I saw the tickets - 3 of them CHECK, Zindagi Na Milegi Dobara CHECK, 3.15 pm CHECK.
All's well.
So the next day, I reached the theater at 3. My friends came along in 10 mins.
We go to our much coveted platinum rows doorway.

Usual procedure, we show our tickets to the guy with the torch.

D-18, D-19, D-20.

The torch guy walked towards the D row. We moved behind cautious of any unknown staircase.

As we moved close to D. Surprise Surprise!!!!

The whole row was filled with a bunch of college kids (hate to call them kids; they were my height, what the heck! Its about time I accept I am 30 and those were kids!!!!!!!!!)

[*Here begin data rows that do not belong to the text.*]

<file path="src/rtl/core/csbt_pkg.sv">
// Shared types and constants of the shadow call stack tracker.
`timescale 1ns / 1ps
package csbt_pkg;

	localparam int ADDR_W      = 64;
	localparam int WANT_W      = 7;
	localparam int CMD_W       = 2;
	localparam int STATUS_W    = 2;
	localparam int IN_TDATA_W  = 72;
	localparam int WANT_LSB    = ADDR_W;
	localparam int OUT_TUSER_W = STATUS_W + 1;

	typedef enum logic [CMD_W-1:0] {
		CMD_PUSH  = 2'd0,
		CMD_POP   = 2'd1,
		CMD_TRACE = 2'd2,
		CMD_NONE  = 2'd3
	} cmd_t;

	typedef enum logic [STATUS_W-1:0] {
		STAT_OK    = 2'd0,
		STAT_FULL  = 2'd1,
		STAT_EMPTY = 2'd2
	} status_t;

	typedef struct packed {
		logic    from_mem;
		logic    last;
		status_t status;
	} out_ctl_t;

endpackage

</file>
<file path="src/rtl/core/csbt_out_stage.sv">
// Output register stage of the result stream.
`timescale 1ns / 1ps
module csbt_out_stage (
	input  logic                                   clk,
	input  logic                                   arst_n,
	input  logic                                   load,
	input  csbt_pkg::out_ctl_t                     ctl,
	input  logic [csbt_pkg::ADDR_W-1:0]            mem_data,
	output logic                                   free,
	output logic                                   m_axis_tvalid,
	input  logic                                   m_axis_tready,
	output logic [csbt_pkg::ADDR_W-1:0]            m_axis_tdata,  // addr
	output logic [csbt_pkg::OUT_TUSER_W-1:0]       m_axis_tuser,  // valid_res, status[1:0]
	output logic                                   m_axis_tlast
);
	import csbt_pkg::*;

	logic     valid_q;
	out_ctl_t ctl_q;

	// The address itself lives in the RAM read register, which holds while stalled.
	assign free          = !valid_q || m_axis_tready;
	assign m_axis_tvalid = valid_q;
	assign m_axis_tdata  = ctl_q.from_mem ? mem_data : '0;
	assign m_axis_tuser  = {ctl_q.status, ctl_q.from_mem};
	assign m_axis_tlast  = ctl_q.last;

	always_ff @(posedge clk or negedge arst_n) begin
		if (!arst_n) begin
			valid_q <= 1'b0;
			ctl_q   <= '0;
		end else if (free) begin
			valid_q <= load;
			if (load) begin
				ctl_q <= ctl;
			end
		end
	end

endmodule

</file>
<file path="config.mk">
export PLATFORM = sky130hd
export DESIGN_NAME = csbt_out_stage
export DESIGN_NICKNAME = d
export VERILOG_FILES = /design/src/rtl/core/csbt_pkg.sv /design/src/rtl/core/csbt_out_stage.sv
export SDC_FILE = /design/constraint.sdc
export NUM_CORES = 1
export LEC_CHECK = 0
export BUFFER_PORTS_ARGS = -buffer_cell sky130_fd_sc_hd__clkbuf_2
export CAP_MARGIN = 20
export CORE_AREA = 5 5 58 60
export DETAILED_ROUTE_END_ITERATION = 12
export DIE_AREA = 0 0 63 65
export PLACE_DENSITY_LB_ADDON = 0.1
export REMOVE_ABC_BUFFERS = 1
export SLEW_MARGIN = 20
export SYNTH_ARGS = -nofsm -noshare
export SYNTH_HDL_FRONTEND = slang
export SYNTH_SLANG_ARGS = --single-unit
</file>
<file path="constraint.sdc">
create_clock -name clk -period 2.05 [get_ports clk]
set_input_delay 0.1025 -clock clk [delete_from_list [all_inputs] [get_ports clk]]
set_output_delay 0.1025 -clock clk [all_outputs]
set_load 0.05 [all_outputs]
</file>
==> key figures, run 1 <==
CTS
  – Clock tree from TritonCTS: yes
  – Root Buffer Master: sky130_fd_sc_hd__clkbuf_4
  – Maximum root-to-sink buffer count: 2
  – Number of instances resized during post-cts repair: 0
  – Post-CTS clock slew at the launch and capture registers of the worst setup and hold paths: 0.05 ns
  – Number of levels in the clock H-tree: 1
  – Post-CTS Repair Setup Buffers: 0
  – Skew-Pair Late Insertion Delay: 0.24 ns
  – Hold bufs inserted after CTS: 1
  – TritonCTS Sinks: 5
  – Cts bufs inserted: 3

Logic synthesis
  – Yosys warnings: 0
  – Cell count after synthesis: 83
  – Register area share after synthesis: 19.1%
  – Average instance area after synthesis: 7.88 sq um
  – Top cell type by total area after synthesis: sky130_fd_sc_hd__and2_1
  – Number of distinct library cells after synthesis: 9
  – Cell types with the largest area share after synthesis: sky130_fd_sc_hd__and2_1 61%, sky130_fd_sc_hd__dfrtp_1 19%, sky130_fd_sc_hd__mux2_4 9.2%
  – #FFs+latches synth: 5
  – Area share of the largest cell type after synthesis: 61.2%
  – Netlist area before placement: 654 sq um

Floorplan
  – Die outline height: 65 um
  – I/O pin count: 142
  – Horiz. Die Dim: 63 um
  – DIE AREA: 4100 sq um
  – Initial cell density of the core: 22.7%
  – FP Rows: 20
  – Core box area: 2880 sq um

Global route
  – Total global routing track utilization: 13.3%
  – Vias in the first global route: 972
  – Global-route wire length before repair: 4470 um
  – Number of antenna violations at the first check in global routing: 0
  – Congestion Overflow GR: 0
  – Largest net degree at the start of global routing: 41

Critical path
  – Critical path data required time: 1.95 ns
  – Path type of the worst setup path: reg2out
  – Kind of start point of the critical path: flip-flop
  – Critical path data arrival time: 1.31 ns
  – Critical path fanouts, max: 40
  – Endpoint type of the worst setup path: output pin

Detailed routing
  – Average detailed-routed wire length per instance: 11.7 um
  – Remaining number of nets flagged by the antenna check after routing: 0
  – Pre-antenna DRT Iters: 2
  – Aggregate routed wire length: 3010 um
  – Remaining routing DRC violations: 0
  – Via density: 3.90
  – DRT iter0 DRCs: 36
  – Vias after detailed routing: 1002

STA
  – Fin crit period: 1.41 ns
  – Max Freq: 710 MHz
  – Final clock period utilization by the worst path: 68.7%
  – Final Max Tran Viols: 0
  – Worst clock skew: 0.00176 ns
  – Worst-case setup margin in the final layout: 0.642 ns
  – Fin. Hold Viols: 0
  – Hold slack final: 0.0972 ns
  – Slew at the pin with the worst max-slew slack: 0.298 ns
  – Number of failing setup endpoints in the final timing report: 0
  – RSZ-0062 raised after global routing: no
  – Final total negative setup slack: 0 ns
  – Max_slew headroom: 80.2%

Final layout
  – Number of antenna cells inserted: 0
  – Share of layout cells above drive strength 1: 67.9%
  – Filler Cell Count: 284
  – Register Area: 125 sq um
  – Multi-input gate area in the final layout: 493 sq um
  – Final instance area: 1420 sq um
  – Number of nets at the end of the flow: 297
  – Utilization after layout: 49.2%
  – Area added between synthesis and finish: 116%

Flow run
  – Max-Cap Viols: 0

Power and ir drop
  – Static leakage: 0.913 nW
  – IR drop worst, VDD: 0.433 mV
  – Power density over cell area: 783 nW/um^2

Hold path
  – Kind of path behind the tightest hold check: in2reg

Placement
  – Placed standard-cell area: 1380 sq um
  – Count of input and output buffers: 141
  – Place WS: 0.884 ns
  – Final weighted congestion of routability-driven global placement: 0.801
  – Post-detailed-placement half-perimeter wirelength: 2720 um

Status
  – Run status: completed
[stage by stage]
step,power (mW),cells
final,1.11,257
after detailed placement,1.01,252
after CTS,1.12,257
after floorplan,0.773,76
after global routing,1.17,257
after global placement,1.00,252
[path summary, 6_finish.rpt]
path / cells past startpoint / slack [ns] / from / endpoint
max reg2reg: 3 / 1.07 / m_axis_tvalid$_DFFE_PN0P_ / m_axis_tuser[1]$_DFFE_PN0P_
min: 2 / 0.1 / ctl[2] / m_axis_tlast$_DFFE_PN0P_
max in group asynchronous: 2 / 1.70 / arst_n / m_axis_tuser[1]$_DFFE_PN0P_
max: 3 / 0.64 / m_axis_tuser[0]$_DFFE_PN0P_ / m_axis_tdata[41]
min reg2reg: 1 / 0.51 / m_axis_tuser[1]$_DFFE_PN0P_ / m_axis_tuser[1]$_DFFE_PN0P_
min in group asynchronous: 2 / 0.21 / arst_n / m_axis_tuser[2]$_DFFE_PN0P_
[cell families (layout without fill, tap and decap cells)]
logic type             after synthesis  count (layout)  synth area share, %
muxes                                4               4                 9.18
and+or+nand+nor                     67              67                 66.2
buffers and inverters                7             148                 5.54
DFF                                  5               5                 19.1
[metal layers]
metal	global-route usage, %	up-vias	part of all wire (%)
met5	0	-	0
met4	4.24	0	0.70
met3	6.41	2	15
met2	23.8	74	52
met1	13.4	397	32
li1	-	529	-
[registers in the layout, indices dropped and copies added, names as in the netlist]
register       cells
m_axis_tlast       1
m_axis_tuser       3
m_axis_tvalid      1
[Yosys cell counts, drive strengths merged]
library cell / count
and2: 64
clkbuf: 7
dfrtp: 5
mux2: 4
nand2: 1
nand2b: 1
or2b: 1
[worst max-delay path, stage by stage, from the launching register on]
cell and delay [ns]:
sky130_fd_sc_hd__dfrtp_1 0.34, sky130_fd_sc_hd__buf_4 0.27, sky130_fd_sc_hd__and2_1 0.17, sky130_fd_sc_hd__clkbuf_2 0.28
[layout make-up]
type | count | area share [%]
clock buffers | 4 | 1.86
multi-input cells | 71 | 34.8
flip-flops and latches | 5 | 8.83
well taps | 33 | 2.92
repair buffers | 144 | 51.6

So this torch guy asks for their ticket. D-18…..D-19….D-20.

Now he got confused. He looks at me and looks at the college kids. And I was furious.

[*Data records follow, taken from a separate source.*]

## src/hw/rtl/bmhr_pkg.sv

```systemverilog
package bmhr_pkg;

  // width of one chain height
  localparam int unsigned H_W = 63;

  // controller states
  typedef enum logic [1:0] {
    ST_FILL,
    ST_SHIFT,
    ST_MED,
    ST_UPD
  } state_t;

  // commands from controller to datapath
  typedef struct packed {
    logic ins;
    logic close_empty;
    logic shift;
    logic med;
    logic upd;
  } dp_cmd_t;

  // status from datapath to controller
  typedef struct packed {
    logic cnt_zero;
    logic sh_done;
    logic out_free;
  } dp_stat_t;

endpackage

```

## src/hw/rtl/bmhr_ctrl.sv

```systemverilog
module bmhr_ctrl (
  input  logic               clk,
  input  logic               rst_n,
  input  logic               in_valid,
  input  logic               in_last_in_batch,
  input  logic               in_empty_batch,
  output logic               in_stall,
  input  bmhr_pkg::dp_stat_t stat,
  output bmhr_pkg::dp_cmd_t  cmd
);

  bmhr_pkg::state_t state_r;
  bmhr_pkg::state_t state_nxt;
  logic             acc;

  // state register
  always_ff @(posedge clk) begin
    if (!rst_n) begin
      state_r <= bmhr_pkg::ST_FILL;
    end else begin
      state_r <= state_nxt;
    end
  end

  // only the fill state takes beats
  assign in_stall = (state_r != bmhr_pkg::ST_FILL);
  assign acc      = in_valid && (state_r == bmhr_pkg::ST_FILL);

  // next state and commands
  always_comb begin
    state_nxt = state_r;
    cmd       = '0;
    case (state_r)
      bmhr_pkg::ST_FILL: begin
        if (acc) begin
          if (in_empty_batch) begin
            if (stat.cnt_zero) begin
              cmd.close_empty = 1'b1;
            end else begin
              state_nxt = bmhr_pkg::ST_SHIFT;
            end
          end else begin
            cmd.ins = 1'b1;
            if (in_last_in_batch) begin
              state_nxt = bmhr_pkg::ST_SHIFT;
            end
          end
        end
      end
      bmhr_pkg::ST_SHIFT: begin
        if (stat.sh_done) begin
          state_nxt = bmhr_pkg::ST_MED;
        end else begin
          cmd.shift = 1'b1;
        end
      end
      bmhr_pkg::ST_MED: begin
        cmd.med   = 1'b1;
        state_nxt = bmhr_pkg::ST_UPD;
      end
      bmhr_pkg::ST_UPD: begin
        if (stat.out_free) begin
          cmd.upd   = 1'b1;
          state_nxt = bmhr_pkg::ST_FILL;
        end
      end
      default: begin
        state_nxt = bmhr_pkg::ST_FILL;
      end
    endcase
  end

  // no beat is taken outside the fill state
  a_no_acc_busy: assert property (@(posedge clk) disable iff (!rst_n)
    (cmd.ins || cmd.close_empty) |-> (state_r == bmhr_pkg::ST_FILL))
    else $error("beat taken while busy");
  // the median step always leads on to the update step
  a_med_then_upd: assert property (@(posedge clk) disable iff (!rst_n)
    cmd.med |=> (state_r == bmhr_pkg::ST_UPD))
    else $error("median not followed by update");
  // shifting stops once the middle is reached
  a_shift_stop: assert property (@(posedge clk) disable iff (!rst_n)
    cmd.shift |-> !stat.sh_done)
    else $error("shift past middle");

endmodule

```

## src/hw/rtl/bmhr_dp.sv

```systemverilog
module bmhr_dp #(
  parameter int unsigned MAX_NODES = 16
) (
  input  logic                       clk,
  input  logic                       rst_n,
  input  logic [bmhr_pkg::H_W-1:0]   in_height,
  input  bmhr_pkg::dp_cmd_t          cmd,
  output bmhr_pkg::dp_stat_t         stat,
  output logic                       out_valid,
  input  logic                       out_stall,
  output logic [bmhr_pkg::H_W-1:0]   out_median_height,
  output logic [bmhr_pkg::H_W-1:0]   out_network_height,
  output logic                       out_raised,
  output logic                       out_overflowed
);

  localparam int unsigned CW = $clog2(MAX_NODES + 1);
  localparam int unsigned HW = bmhr_pkg::H_W;

  logic [HW-1:0]    e_r [MAX_NODES];
  logic [MAX_NODES-1:0] gt;
  logic [CW-1:0]    cnt_r;
  logic [CW-1:0]    sh_r;
  logic             drop_r;
  logic             room;
  logic [CW-1:0]    cnt_m1;
  logic [HW-1:0]    mid_hi;
  logic [HW:0]      mid_sum;
  logic [HW-1:0]    med_r;
  logic [HW-1:0]    net_r;
  logic             raise;
  logic             out_valid_r;
  logic [HW-1:0]    out_med_r;
  logic [HW-1:0]    out_net_r;
  logic             out_raised_r;
  logic             out_ovf_r;

  assign room   = (cnt_r != CW'(MAX_NODES));
  assign cnt_m1 = cnt_r - CW'(1);

  // sorted insertion chain, one cell per entry
  for (genvar i = 0; i < MAX_NODES; i++) begin : g_cell
    localparam logic [CW-1:0] IDX = CW'(i);
    logic          lt;
    logic [HW-1:0] src;
    logic [HW-1:0] up;

    assign lt    = (IDX < cnt_r);
    assign gt[i] = lt && (e_r[i] > in_height);

    if (i == 0) begin : g_first
      assign src = in_height;
    end else begin : g_rest
      assign src = gt[i-1] ? e_r[i-1] : in_height;
    end

    if (i == MAX_NODES - 1) begin : g_top
      assign up = e_r[i];
    end else begin : g_mid
      assign up = e_r[i+1];
    end

    always_ff @(posedge clk) begin
      if (cmd.ins && room) begin
        if (!(lt && !gt[i]) && (IDX <= cnt_r)) begin
          e_r[i] <= src;
        end
      end else if (cmd.shift) begin
        e_r[i] <= up;
      end
    end
  end

  // upper middle entry sits next to the bottom after shifting
  if (MAX_NODES > 1) begin : g_hi
    assign mid_hi = e_r[1];
  end else begin : g_lo
    assign mid_hi = e_r[0];
  end

  assign mid_sum = {1'b0, e_r[0]} + {1'b0, mid_hi};

  // count, drop flag and shift counter
  always_ff @(posedge clk) begin
    if (!rst_n) begin
      cnt_r  <= '0;
      drop_r <= 1'b0;
      sh_r   <= '0;
    end else begin
      if (cmd.ins) begin
        if (room) begin
          cnt_r <= cnt_r + CW'(1);
        end else begin
          drop_r <= 1'b1;
        end
      end
      if (cmd.shift) begin
        sh_r <= sh_r + CW'(1);
      end
      if (cmd.close_empty || cmd.upd) begin
        cnt_r  <= '0;
        drop_r <= 1'b0;
        sh_r   <= '0;
      end
    end
  end

  // median: the bottom entry for an odd count, else the mean of the two bottom entries
  always_ff @(posedge clk) begin
    if (cmd.med) begin
      med_r <= cnt_r[0] ? e_r[0] : mid_sum[HW:1];
    end
  end

  assign raise = (med_r > net_r);

  // network height ratchet
  always_ff @(posedge clk) begin
    if (!rst_n) begin
      net_r <= '0;
    end else if (cmd.upd && raise) begin
      net_r <= med_r;
    end
  end

  // output register
  always_ff @(posedge clk) begin
    if (!rst_n) begin
      out_valid_r <= 1'b0;
    end else if (cmd.upd) begin
      out_valid_r <= 1'b1;
    end else if (!out_stall) begin
      out_valid_r <= 1'b0;
    end
  end

  always_ff @(posedge clk) begin
    if (cmd.upd) begin
      out_med_r    <= med_r;
      out_net_r    <= raise ? med_r : net_r;
      out_raised_r <= raise;
      out_ovf_r    <= drop_r;
    end
  end

  assign stat.cnt_zero = (cnt_r == '0);
  assign stat.sh_done  = (sh_r == (cnt_m1 >> 1));
  assign stat.out_free = !out_valid_r || !out_stall;

  assign out_valid          = out_valid_r;
  assign out_median_height  = out_med_r;
  assign out_network_height = out_net_r;
  assign out_raised         = out_raised_r;
  assign out_overflowed     = out_ovf_r;

  // store never holds more than its capacity
  a_cnt_bound: assert property (@(posedge clk) disable iff (!rst_n)
    cnt_r <= CW'(MAX_NODES))
    else $error("count above capacity");
  // a result is loaded only into a free output register
  a_upd_free: assert property (@(posedge clk) disable iff (!rst_n)
    cmd.upd |-> stat.out_free)
    else $error("result overwrites pending beat");
  // network height never falls
  a_ratchet: assert property (@(posedge clk) disable iff (!rst_n)
    1'b1 |=> net_r >= $past(net_r))
    else $error("network height fell");
  // batch state is clear after a result
  a_clear: assert property (@(posedge clk) disable iff (!rst_n)
    cmd.upd |=> (cnt_r == '0) && !drop_r)
    else $error("batch state not cleared");

endmodule

```

## src/hw/rtl/batch_median_height_ratchet.sv

```systemverilog
// Batch median height ratchet. Chain heights arrive one beat at a time and are
// inserted into a sorted register chain. When a batch closes (last_in_batch,
// or empty_batch after heights), the chain is shifted toward entry zero until
// the middle height (the lower one for an even count) sits there; the shift
// state then sees the shift count reached, the median state forms the median
// and the update state updates the network height and loads the output
// register. No new beat is taken until then, and the update also waits for a
// still pending result. Heights beyond MAX_NODES in one batch are dropped and
// reported through out_overflowed. An empty batch with no heights gives no
// result.
module batch_median_height_ratchet #(
  parameter int unsigned MAX_NODES = 16
) (
  input  logic                     clk,
  input  logic                     rst_n,
  input  logic                     in_valid,
  output logic                     in_stall,
  input  logic [bmhr_pkg::H_W-1:0] in_height,
  input  logic                     in_last_in_batch,
  input  logic                     in_empty_batch,
  output logic                     out_valid,
  input  logic                     out_stall,
  output logic [bmhr_pkg::H_W-1:0] out_median_height,
  output logic [bmhr_pkg::H_W-1:0] out_network_height,
  output logic                     out_raised,
  output logic                     out_overflowed
);

  bmhr_pkg::dp_cmd_t  cmd;
  bmhr_pkg::dp_stat_t stat;

  // sequencing of insert, shift, median and update
  bmhr_ctrl u_ctrl (
    .clk              (clk),
    .rst_n            (rst_n),
    .in_valid         (in_valid),
    .in_last_in_batch (in_last_in_batch),
    .in_empty_batch   (in_empty_batch),
    .in_stall         (in_stall),
    .stat             (stat),
    .cmd              (cmd)
  );

  // sorted chain, median and network height
  bmhr_dp #(
    .MAX_NODES (MAX_NODES)
  ) u_dp (
    .clk                (clk),
    .rst_n              (rst_n),
    .in_height          (in_height),
    .cmd                (cmd),
    .stat               (stat),
    .out_valid          (out_valid),
    .out_stall          (out_stall),
    .out_median_height  (out_median_height),
    .out_network_height (out_network_height),
    .out_raised         (out_raised),
    .out_overflowed     (out_overflowed)
  );

endmodule

```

Mystery gets solved by one of the college kid (hick-hick).

Another big surprise!

My tickets are dated on the previous date!

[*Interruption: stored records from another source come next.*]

--- src/quoted_printable_decoder.sv ---
// Top level of the quoted-printable decoder: input register, escape state,
// result buffer of up to three results. Depends on qpd_pkg.
//
// The decoder takes one transaction per cycle and emits one result per
// cycle while rsp_ready is high. Each input transaction lands in an input
// register; the escape logic decodes it combinationally into zero to three
// results, which are loaded into a small result buffer and drained one per
// cycle while rsp_ready is high. Transactions that cause zero or one result
// sustain one per cycle; one that causes two or three results holds the
// single result port until all are taken, which sets the rate. A new
// transaction is taken while results of the previous one still wait, but
// once the input register is full a stalled output stalls the input.
// Results of one transaction come out in order, the final one with rsp_last.
module quoted_printable_decoder
   import qpd_pkg::*;
(
   input  logic       clock,
   input  logic       reset,
   input  logic       req_valid,
   output logic       req_ready,
   input  logic [1:0] req_func,
   input  logic [7:0] req_char_in,
   output logic       rsp_valid,
   input  logic       rsp_ready,
   output logic [2:0] rsp_out_kind,
   output logic [7:0] rsp_out_byte,
   output logic       rsp_last
);

   typedef enum logic [1:0] {
      MODE_NORMAL = 2'd0,
      MODE_EQ     = 2'd1,
      MODE_DIGIT  = 2'd2,
      MODE_SOFT   = 2'd3
   } mode_type;

   localparam int unsigned CntW = $clog2(MAX_RESULTS + 1);

   // Input register
   logic       in_vld_ff;
   logic [1:0] in_func_ff;
   logic [7:0] in_char_ff;

   // Escape state
   mode_type   mode_ff, mode_in;
   logic [3:0] nib_ff, nib_in;

   // Result buffer, slot 0 is presented
   logic [CntW-1:0] rem_ff;
   logic [2:0]      kind_ff [MAX_RESULTS];
   logic [7:0]      byte_ff [MAX_RESULTS];

   // Decoded results for the transaction in the input register
   logic [CntW-1:0] n_dec;
   logic [2:0]      kind_dec [MAX_RESULTS];
   logic [7:0]      byte_dec;

   logic          rsp_take;
   logic          move;
   logic          is_data, is_eol, is_tok;
   hex_digit_type hex;

   assign rsp_take  = rsp_valid && rsp_ready;
   assign move      = in_vld_ff &&
                      (rem_ff == '0 || (rem_ff == CntW'(1) && rsp_ready));
   assign req_ready = !in_vld_ff || move;

   assign rsp_valid    = rem_ff != '0;
   assign rsp_out_kind = kind_ff[0];
   assign rsp_out_byte = byte_ff[0];
   assign rsp_last     = rem_ff == CntW'(1);

   assign is_data = in_func_ff == FUNC_DATA;
   assign is_eol  = in_func_ff == FUNC_EOL;
   assign is_tok  = in_func_ff[1];
   assign hex     = hex_decode(in_char_ff);

   // Decode one transaction against the escape state
   always_comb begin
      n_dec       = '0;
      kind_dec[0] = KIND_DATA;
      kind_dec[1] = KIND_DATA;
      kind_dec[2] = KIND_DATA;
      byte_dec    = 8'd0;
      mode_in     = mode_ff;
      nib_in      = nib_ff;
      unique case (mode_ff)
         MODE_EQ: begin
            if (is_data) begin
               if (hex.ok) begin
                  nib_in  = hex.value;
                  mode_in = MODE_DIGIT;
               end else begin
                  n_dec       = CntW'(1);
                  kind_dec[0] = KIND_BADESC;
                  mode_in     = MODE_NORMAL;
               end
            end else if (is_eol) begin
               mode_in = MODE_SOFT;
            end else begin
               n_dec       = CntW'(2);
               kind_dec[0] = KIND_BADESC;
               kind_dec[1] = KIND_TOKEN;
               mode_in     = MODE_NORMAL;
            end
         end
         MODE_DIGIT: begin
            mode_in = MODE_NORMAL;
            if (is_data) begin
               n_dec = CntW'(1);
               if (hex.ok) begin
                  kind_dec[0] = KIND_DATA;
                  byte_dec    = {nib_ff, hex.value};
               end else begin
                  kind_dec[0] = KIND_BADESC;
               end
            end else begin
               n_dec       = CntW'(2);
               kind_dec[0] = KIND_BADESC;
               kind_dec[1] = is_eol ? KIND_EOL : KIND_TOKEN;
            end
         end
         MODE_NORMAL, MODE_SOFT: begin
            mode_in = MODE_NORMAL;
            if (is_tok && mode_ff == MODE_SOFT) begin
               // stream ended after a soft break
               n_dec       = CntW'(3);
               kind_dec[0] = KIND_EOL;
               kind_dec[1] = KIND_TOKEN;
               kind_dec[2] = KIND_NOLINE;
            end else if (is_data) begin
               if (in_char_ff == ESC_CHAR) begin
                  mode_in = MODE_EQ;
               end else begin
                  n_dec       = CntW'(1);
                  kind_dec[0] = KIND_DATA;
                  byte_dec    = in_char_ff;
               end
            end else begin
               n_dec       = CntW'(1);
               kind_dec[0] = is_eol ? KIND_EOL : KIND_TOKEN;
            end
         end
         default: begin
            mode_in = MODE_NORMAL;
         end
      endcase
   end

   // Hold the input transaction until it is decoded
   always_ff @(posedge clock) begin
      if (reset) begin
         in_vld_ff <= 1'b0;
      end else if (req_ready) begin
         in_vld_ff <= req_valid;
      end
      if (req_valid && req_ready) begin
         in_func_ff <= req_func;
         in_char_ff <= req_char_in;
      end
   end

   // Advance escape state and load or shift the result buffer
   always_ff @(posedge clock) begin
      if (reset) begin
         mode_ff <= MODE_NORMAL;
         nib_ff  <= 4'd0;
         rem_ff  <= '0;
      end else if (move) begin
         mode_ff <= mode_in;
         nib_ff  <= nib_in;
         rem_ff  <= n_dec;
      end else if (rsp_take) begin
         rem_ff <= rem_ff - CntW'(1);
      end
      if (move) begin
         kind_ff[0] <= kind_dec[0];
         kind_ff[1] <= kind_dec[1];
         kind_ff[2] <= kind_dec[2];
         byte_ff[0] <= byte_dec;
         byte_ff[1] <= 8'd0;
         byte_ff[2] <= 8'd0;
      end else if (rsp_take) begin
         kind_ff[0] <= kind_ff[1];
         kind_ff[1] <= kind_ff[2];
         byte_ff[0] <= byte_ff[1];
         byte_ff[1] <= byte_ff[2];
      end
   end

   // Only data results carry a byte
   assert property (@(posedge clock) disable iff (reset)
      rsp_valid && rsp_out_kind != KIND_DATA |-> rsp_out_byte == 8'd0)
      else $error("non-data result carries a byte");

   // A non-final result is followed by another result of the same transaction
   assert property (@(posedge clock) disable iff (reset)
      rsp_valid && rsp_ready && !rsp_last |=> rsp_valid)
      else $error("results of one transaction broken up");

   // The continuation error always closes its transaction
   assert property (@(posedge clock) disable iff (reset)
      rsp_valid && rsp_out_kind == KIND_NOLINE |-> rsp_last)
      else $error("continuation error not final");

   // The buffer never holds more than one transaction's results
   assert property (@(posedge clock) disable iff (reset)
      rem_ff <= CntW'(MAX_RESULTS))
      else $error("result buffer overfilled");

endmodule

Situation sank in. Actually I am quite quick in identifying blunders. Generally they are not mine!

“So that lady at the counter gave me tickets for that very day! Instead of the next day!”

I tried explaining it to the torch guy.

He gave a suspicious look and asked me to talk to the manager as “he cannot do anything”! I almost felt like a culprit trying to reuse the old tickets.

I cursed myself with those “how-can-I-be-so-bloody-stupid” lines. Then with lame excuses “this-was-my-first-time”! As if I was a 15 yr old virgin taking her first lesson! God damn it!!

Here again me and my arrogance, I told the manager about the blunder committed by one of his really stupid counter lady.

He heard me alright. But informed to me, that the seats are all booked. Only one option, Rs. 10 tickets are available. Take it or leave it.

Again, me on a quick assessment mode, asked my friends for their thumbs up. Poor souls, no other way. Gotta watch the movie!

So we got ourselves 10 rupee tickets.

We were expecting some really rowdy boys shouting obscenities at each scene!

Thankfully the crowd wasn’t very bad there.

We watched the whole movie sitting so close to the screen, we were almost nose to nose with the characters onscreen!

Though we dint mind it a bit. Who would mind being nose to nose with Hrithik!!!!

Loved the movie!

Just coz’ we loved the movie; we din’t crib much about the situation me and the lady at the ticket counter created.

Next time, I will make doubly sure about the bloody date on the tickets! If at all anyone will ever trust me to book tickets!!!!!

As usual, Shit happens!

Life happens!

One more experience. One more lesson learnt!